1. Persistent, well-documented gender dysphoria
2. Capacity to make a fully informed decision and to consent for treatment
3. Age of majority in a given country
4. If significant medical or mental health concerns are present, they must be reasonably well controlled
Moreover, before starting treatment, it is recommended to evaluate and address conditions that can be exacerbated by this treatment, as thromboembolic diseases (very high risk), macroprolactinoma, severe liver dysfunction, breast cancer, coronary artery disease, cerebrovascular disease, and severe migraine headaches (moderate to high risk) [6]. Pretreatment schedule is reported in Table 10.2.
Table 10.2
Monitoring schedule for MtF GD individuals
Pretreatment |
Physical examination: weight, blood pressure, waist, body mass index, hair distribution, balding pattern |
Fasting lipid, renal and liver function, glucose, glycosylated hemoglobin, complete blood count, serum estradiol, testosterone, prolactin |
For those taking spironolactone: electrolytes |
If osteoporosis risk exists (previous fracture, family history, glucocorticoid use, prolonged hypogonadism), in older than 60 years: bone mineral density according to natal sex |
During first year of treatment, every 3 months |
Physical examination: weight, blood pressure, waist, body mass index, hair distribution, balding pattern, breast development |
Fasting lipid and liver function, glucose, serum estradiol, testosterone, prolactina |
Electrolytes (for those taking spironolactone) |
During second year of treatment, every 6 months |
Physical examination: weight, blood pressure, waist, body mass index, hair distribution, balding pattern, breast development |
Fasting lipid and liver function, glucose, glycosylated hemoglobin, complete blood count, hemoglobin, serum estradiol (ideal <200 pg/ml) and testosterone (ideal <55 ng/dl), prolactina |
Electrolytes (for those taking spironolactone) |
PSA and digital rectal prostate exam (in older than 50 years) |
After genital reassignment surgery (when requested), every 12 months |
Physical examination: weight, blood pressure, waist, body mass index, hair distribution, balding pattern, breast development |
Fasting lipid and liver function, glucose, glycosylated hemoglobin, complete blood count, hemoglobin, serum estradiol (ideal <200 pg/ml) and testosterone (ideal <55 ng/dl), prolactinb |
Additional screening |
Bone mineral density according to natal sex (if osteoporosis risk exists) |
PSA, digital rectal prostate exam according to establish guidelines for biological sex |
Mammogram/breast ultrasound according to establish guidelines for assigned sex |
Cessation of tobacco use should be strongly recommended, in order to avoid an increased risk of cardiovascular complication and thromboembolism [6].

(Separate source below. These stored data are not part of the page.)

### src/rtl/iotlb_flush_pkg.sv
package iotlb_flush_pkg;

    // Fixed register geometry
    localparam int REG_W       = 64;
    localparam int HALF_W      = 32;
    localparam int PG_SHIFT    = 12;
    localparam int TRIG_BIT    = 63;
    localparam int REQ_LSB     = 60;
    localparam int ACT_LSB     = 57;
    localparam int DOM_LSB     = 32;
    localparam int CAP_PSI_BIT = 39;
    localparam int CAP_ORD_LSB = 48;
    localparam int CAP_ORD_W   = 6;

    typedef enum logic [1:0] {
        GR_NONE   = 2'd0,
        GR_GLOBAL = 2'd1,
        GR_DOMAIN = 2'd2,
        GR_PAGE   = 2'd3
    } gran_e;

    typedef enum logic [1:0] {
        SEL_CMD     = 2'd0,
        SEL_ADDR_LO = 2'd1,
        SEL_ADDR_HI = 2'd2,
        SEL_NONE    = 2'd3
    } reg_sel_e;

    function automatic logic [REG_W-1:0] cap_word(input int max_order);
        logic [REG_W-1:0] w;
        w = '0;
        w[CAP_PSI_BIT] = 1'b1;
        w[CAP_ORD_LSB +: CAP_ORD_W] = CAP_ORD_W'(max_order);
        return w;
    endfunction

endpackage

### src/rtl/flush_regs.sv
module flush_regs
    import iotlb_flush_pkg::*;
(
    input  logic             clk,
    input  logic             rst,
    input  logic             wr_en,
    input  logic [1:0]       wr_sel,
    input  logic             wr_wide,
    input  logic [REG_W-1:0] wr_data,
    input  logic [1:0]       act_gran,
    output logic [REG_W-1:0] cmd_q,
    output logic [REG_W-1:0] addr_q
);
    localparam int N_HALF = REG_W / HALF_W;

    reg_sel_e sel;
    logic     done;
    assign sel  = reg_sel_e'(wr_sel);
    assign done = cmd_q[TRIG_BIT];

    // Command register: completion has priority and blocks new writes
    always_ff @(posedge clk) begin
        if (rst) begin
            cmd_q <= '0;
        end else if (done) begin
            cmd_q[TRIG_BIT]        <= 1'b0;
            cmd_q[ACT_LSB +: 2]    <= act_gran;
        end else if (wr_en && sel == SEL_CMD && wr_wide) begin
            cmd_q <= wr_data;
        end
    end

    // Address register, one write port per 32-bit half
    logic [N_HALF-1:0]       half_we;
    logic [HALF_W-1:0]       half_wd [N_HALF];

    always_comb begin
        half_we[0] = wr_en && sel == SEL_ADDR_LO;
        half_wd[0] = wr_data[HALF_W-1:0];
        half_we[1] = wr_en && ((sel == SEL_ADDR_LO && wr_wide) ||
                               (sel == SEL_ADDR_HI && !wr_wide));
        half_wd[1] = (sel == SEL_ADDR_LO) ? wr_data[REG_W-1:HALF_W]
                                          : wr_data[HALF_W-1:0];
    end

    for (genvar h = 0; h < N_HALF; h++) begin : g_half
        always_ff @(posedge clk) begin
            if (rst) begin
                addr_q[h*HALF_W +: HALF_W] <= '0;
            end else if (half_we[h]) begin
                addr_q[h*HALF_W +: HALF_W] <= half_wd[h];
            end
        end
    end

endmodule

### src/rtl/flush_decode.sv
module flush_decode
    import iotlb_flush_pkg::*;
#(
    parameter int DOM_W     = 16,
    parameter int GAW       = 39,
    parameter int ORD_W     = 6,
    parameter int MAX_ORDER = 9
) (
    input  logic [1:0]             req_gran,
    input  logic [DOM_W-1:0]       req_dom,
    input  logic [GAW-1:PG_SHIFT]  page_num,
    input  logic [ORD_W-1:0]       mask_ord,
    output gran_e                  act_gran,
    output logic [DOM_W-1:0]       out_dom,
    output logic [GAW-1:0]         out_addr,
    output logic [ORD_W-1:0]       out_ord
);
    localparam logic [ORD_W-1:0] ORD_LIMIT = ORD_W'(MAX_ORDER);

    always_comb begin
        act_gran = GR_NONE;
        out_dom  = '0;
        out_addr = '0;
        out_ord  = '0;
        case (gran_e'(req_gran))
            GR_GLOBAL: act_gran = GR_GLOBAL;
            GR_DOMAIN: begin
                act_gran = GR_DOMAIN;
                out_dom  = req_dom;
            end
            GR_PAGE: begin
                if (mask_ord <= ORD_LIMIT) begin
                    act_gran = GR_PAGE;
                    out_dom  = req_dom;
                    out_addr = {page_num, {PG_SHIFT{1'b0}}};
                    out_ord  = mask_ord;
                end
            end
            default: act_gran = GR_NONE;
        endcase
    end

endmodule

### src/rtl/iotlb_flush_ctrl.sv
module iotlb_flush_ctrl
    import iotlb_flush_pkg::*;
#(
    parameter int DOM_W     = 16,
    parameter int GAW       = 39,
    parameter int ORD_W     = 6,
    parameter int MAX_ORDER = 9
) (
    input  logic             clk,
    input  logic             rst,
    input  logic             wr_en,
    input  logic [1:0]       wr_sel,
    input  logic             wr_wide,
    input  logic [63:0]      wr_data,
    output logic             cmd_valid,
    output logic [1:0]       cmd_kind,
    output logic [DOM_W-1:0] cmd_domain,
    output logic [GAW-1:0]   cmd_addr,
    output logic [ORD_W-1:0] cmd_order,
    output logic [63:0]      inv_reg_q,
    output logic [63:0]      iva_reg_q,
    output logic [63:0]      cap_reg_q
);
    gran_e              dec_act;
    logic [DOM_W-1:0]   dec_dom;
    logic [GAW-1:0]     dec_addr;
    logic [ORD_W-1:0]   dec_ord;
    logic               busy;

    assign busy      = inv_reg_q[TRIG_BIT];
    assign cap_reg_q = cap_word(MAX_ORDER);

    flush_regs u_regs (
        .clk      (clk),
        .rst      (rst),
        .wr_en    (wr_en),
        .wr_sel   (wr_sel),
        .wr_wide  (wr_wide),
        .wr_data  (wr_data),
        .act_gran (dec_act),
        .cmd_q    (inv_reg_q),
        .addr_q   (iva_reg_q)
    );

    flush_decode #(
        .DOM_W     (DOM_W),
        .GAW       (GAW),
        .ORD_W     (ORD_W),
        .MAX_ORDER (MAX_ORDER)
    ) u_dec (
        .req_gran (inv_reg_q[REQ_LSB +: 2]),
        .req_dom  (inv_reg_q[DOM_LSB +: DOM_W]),
        .page_num (iva_reg_q[GAW-1:PG_SHIFT]),
        .mask_ord (iva_reg_q[ORD_W-1:0]),
        .act_gran (dec_act),
        .out_dom  (dec_dom),
        .out_addr (dec_addr),
        .out_ord  (dec_ord)
    );

    // Command strobe, issued on the same edge that completes the request
    always_ff @(posedge clk) begin
        if (rst) begin
            cmd_valid  <= 1'b0;
            cmd_kind   <= '0;
            cmd_domain <= '0;
            cmd_addr   <= '0;
            cmd_order  <= '0;
        end else begin
            cmd_valid <= busy && dec_act != GR_NONE;
            if (busy && dec_act != GR_NONE) begin
                cmd_kind   <= dec_act;
                cmd_domain <= dec_dom;
                cmd_addr   <= dec_addr;
                cmd_order  <= dec_ord;
            end
        end
    end

endmodule

### config.mk
export PLATFORM = sky130hd
export DESIGN_NAME = iotlb_flush_ctrl
export DESIGN_NICKNAME = d
export VERILOG_FILES = /design/src/rtl/iotlb_flush_pkg.sv /design/src/rtl/flush_regs.sv /design/src/rtl/flush_decode.sv /design/src/rtl/iotlb_flush_ctrl.sv
export SDC_FILE = /design/constraint.sdc
export NUM_CORES = 1
export LEC_CHECK = 0
export BUFFER_PORTS_ARGS = -buffer_cell sky130_fd_sc_hd__buf_4
export CAP_MARGIN = 20
export CORE_AREA = 2 2 129 131
export CTS_CLUSTER_DIAMETER = 80
export CTS_CLUSTER_SIZE = 24
export DETAILED_ROUTE_END_ITERATION = 8
export DIE_AREA = 0 0 131 133
export PLACE_DENSITY = 0.79
export SETUP_SLACK_MARGIN = 0.4
export SLEW_MARGIN = 20
export SYNTH_ARGS = -nofsm -noshare
export SYNTH_HDL_FRONTEND = slang
export SYNTH_SLANG_ARGS = --single-unit
### constraint.sdc
create_clock -name clk -period 2.15 [get_ports clk]
set_input_delay 0.1075 -clock clk [delete_from_list [all_inputs] [get_ports clk]]
set_output_delay 0.1075 -clock clk [all_outputs]
set_load 0.005 [all_outputs]
==> reports/qor.yml, run 1 <==
start_kind: "flip-flop"
post-synth-top-area-fraction: 0.4853
fin_tns_setup_ps: 0
ant_nets: 0
grt_pass1_vias: 6481
clkTransAtPathRegs_ps: 70
synth_top_area_cell: "dfxtp_1"
hold_ws_ps: 59.18
hpwl_mm: 16.24
synth_flop_cell: "dfxtp_1"
ys_top_cells_by_area: "dfxtp_1, buf_4, a21oi_1, mux2i_1, nand3_1"
cp_slowest_cell: "buf_4"
ir_drop_mv: 0.5139
synth_edf_count: 0
finalNetCount: 1156
vias_per_cell: 5.320
finalHoldViolCount: 0
dr.pass1.iters: 5
min_path_cells: 3
power.total_uw: 7243
drc_errors: 0
criticalPathCategory: "flip-flop to flip-flop"
async_flop_share: 0
p_leak_uw: 0.004507
ios: 326
clkSinkCount: 180
crit_buf_inv: 1
layout_common_cells: "buf_4, dfxtp_1, a21oi_1"
first_iter_violations: 529
r2r-end: "cmd_addr[13]"
timing.rr.start: "u_regs.addr_q[4]"
worstPathMaxFanout: 28
grt_overflow_total: 0
critPathRequiredTime_ps: 2520
worstMarginPinSlew_ps: 813.4
period_minus_slack_ps: 1638
fp-row-count: 47
cts-buffers-inserted: 17
hold_class: "input pin to flip-flop"
synth_seq_cells: 180
grt_max_degree: 77
crit_path_max_incr_delay_ps: 370
portBuffers: 249
fin_crit_sh: 0.7620
fillCellCount: 1329
layout_commonest_cell: "buf_4"
fin_util: 0.6400
grt_pass1_wl_mm: 36.34
finalMaxSlewViolations: 0
end_kind: "flip-flop"
syn_avg_cell_area_sq_um: 9.168
initial_utilization: 0.4592
min-delay-start: "wr_data[58]"
worst_clock_skew_ps: 10.14
cap_violations: 0
cts_tree: "built"
postCtsSetupBuffers: 0
status: "finished, final reports clean"
fmax_ghz: 0.6104
ff2ff_setup_slack_ps: 510
path_cells: "or2_1, nor4_4, buf_4, a22o_2"
vias: 7022
drive_gt1_frac: 0.2912
seq_area_frac_synth: 0.4853
synthDistinctLibCells: 47
cts_root_buf: "clkbuf_16"
drt_wl_total_mm: 24.22
critPathTopFamily: "simple AND/OR/NAND/NOR gates"
p_per_area_nw_per_um2: 699.8
arrival_ps: 2010
gr-usage-all-layers: 0.2694
fp.dieW_microns: 131
relSlewSlack: 0.4577
finalSetupViolations: 0
yosys_warnings: 0
synthesis.area_sq_um: 7426
htreeDepth: 4
netlist_instances: 810
gp_congestion: 0.8209
wl_per_cell_microns: 18.35
coreArea_sq_um: 16170
cts_buffer_depth: 2
ff2ff_path_depth: 4
rsz0062_at_grt: "no"
antenna_found_initial: 1
die_area_sq_um: 17420
min_to: "u_regs.cmd_q[58]"
area_growth_pct: 39.38
die_h_microns: 133
clk_latency_ps: 420
-- how the worst max path moves through the flow --
stage	startpoint	to	slack, ps	cells after the start
final	u_regs.addr_q[4]	cmd_addr[13]	510	4
after global placement	wr_wide	u_regs.addr_q[58]	370	4
after detailed placement	wr_sel[1]	u_regs.addr_q[33]	530	5
after global routing	u_regs.addr_q[4]	cmd_addr[13]	480	4
after CTS	u_regs.cmd_q[61]	cmd_addr[27]	520	4
after floorplan	u_regs.addr_q[4]	cmd_addr[18]	610	5
-- worst reg2reg max path, cell delays in order (launching register included) --
cell	delay, ps
dfxtp_1	340
or2_1	340
nor4_4	300
buf_4	370
a22o_2	240
-- where the power goes --
group / total (uW) / switching, uW / leakage [uW] / internal (uW)
Sequential: 3480 / 62.2 / 0.00146 / 3420
Combinational: 776 / 398 / 0.00277 / 378
Clock: 2990 / 1350 / 0.000278 / 1640
-- metal layers --
metal	vias to the layer above	track usage	share of wire
met3	45	0.07400	0.082
met5	-	0	0
met4	0	0.1022	0.028
met1	3325	0.3226	0.39
met2	361	0.4562	0.50
li1	3291	-	-
-- registers in the layout, indices dropped and copies added, names as in the netlist --
signal and flops:
cmd_addr 27, cmd_domain 16, cmd_kind 2, cmd_order 6
cmd_valid 1, u_regs.addr_q 64, u_regs.cmd_q 64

10.3 Cross-Sex Hormonal Regimens in MtF Individuals
10.3.1 Antiandrogens Treatment
Several agents are commercially available to inhibit androgen secretion or action. The most commonly used drug in Europe is cyproterone acetate (CPA, 50 mg once or twice daily, see also Table 10.3), a progestational agent with antiandrogenic properties [6, 12, 13]. Spironolactone (50–100 mg twice daily), a diuretic with antiandrogenic proprieties – mostly used in the United States (where CPA is not available) – has antiandrogenic effects by directly inhibiting testosterone secretion and androgen binding to the androgen receptor [14, 15].
Table 10.3
Cross-sex hormone treatment protocols in MtF GD individuals
Antiandrogens regimens | |
Cyproterone acetate | 50–100 mg/d |
Spironolactone | 100–200 mg/d |
GnRH analogs | 3.75 mg sc/monthly or 11.25 mg sc/3 months |
Estrogens regimens in MtF GD individuals | |
Oral estradiol | 2–6 mg/d |
17-β estradiol patch | 100–400 mcg/24 h (changing the patch as directed once or twice weekly) |
17-β estradiol hemihydrate gel | 2 mg twice daily |
17-β estradiol gel | 3–4.5 mg daily |
GnRH agonists, injected monthly (3.75 mg) or every 3 months (11.25 mg), could be also considered a good alternative for their efficacy in reducing testosterone levels and their low risk of adverse effects [16]. However, they are extremely costly, and therefore their use is limited.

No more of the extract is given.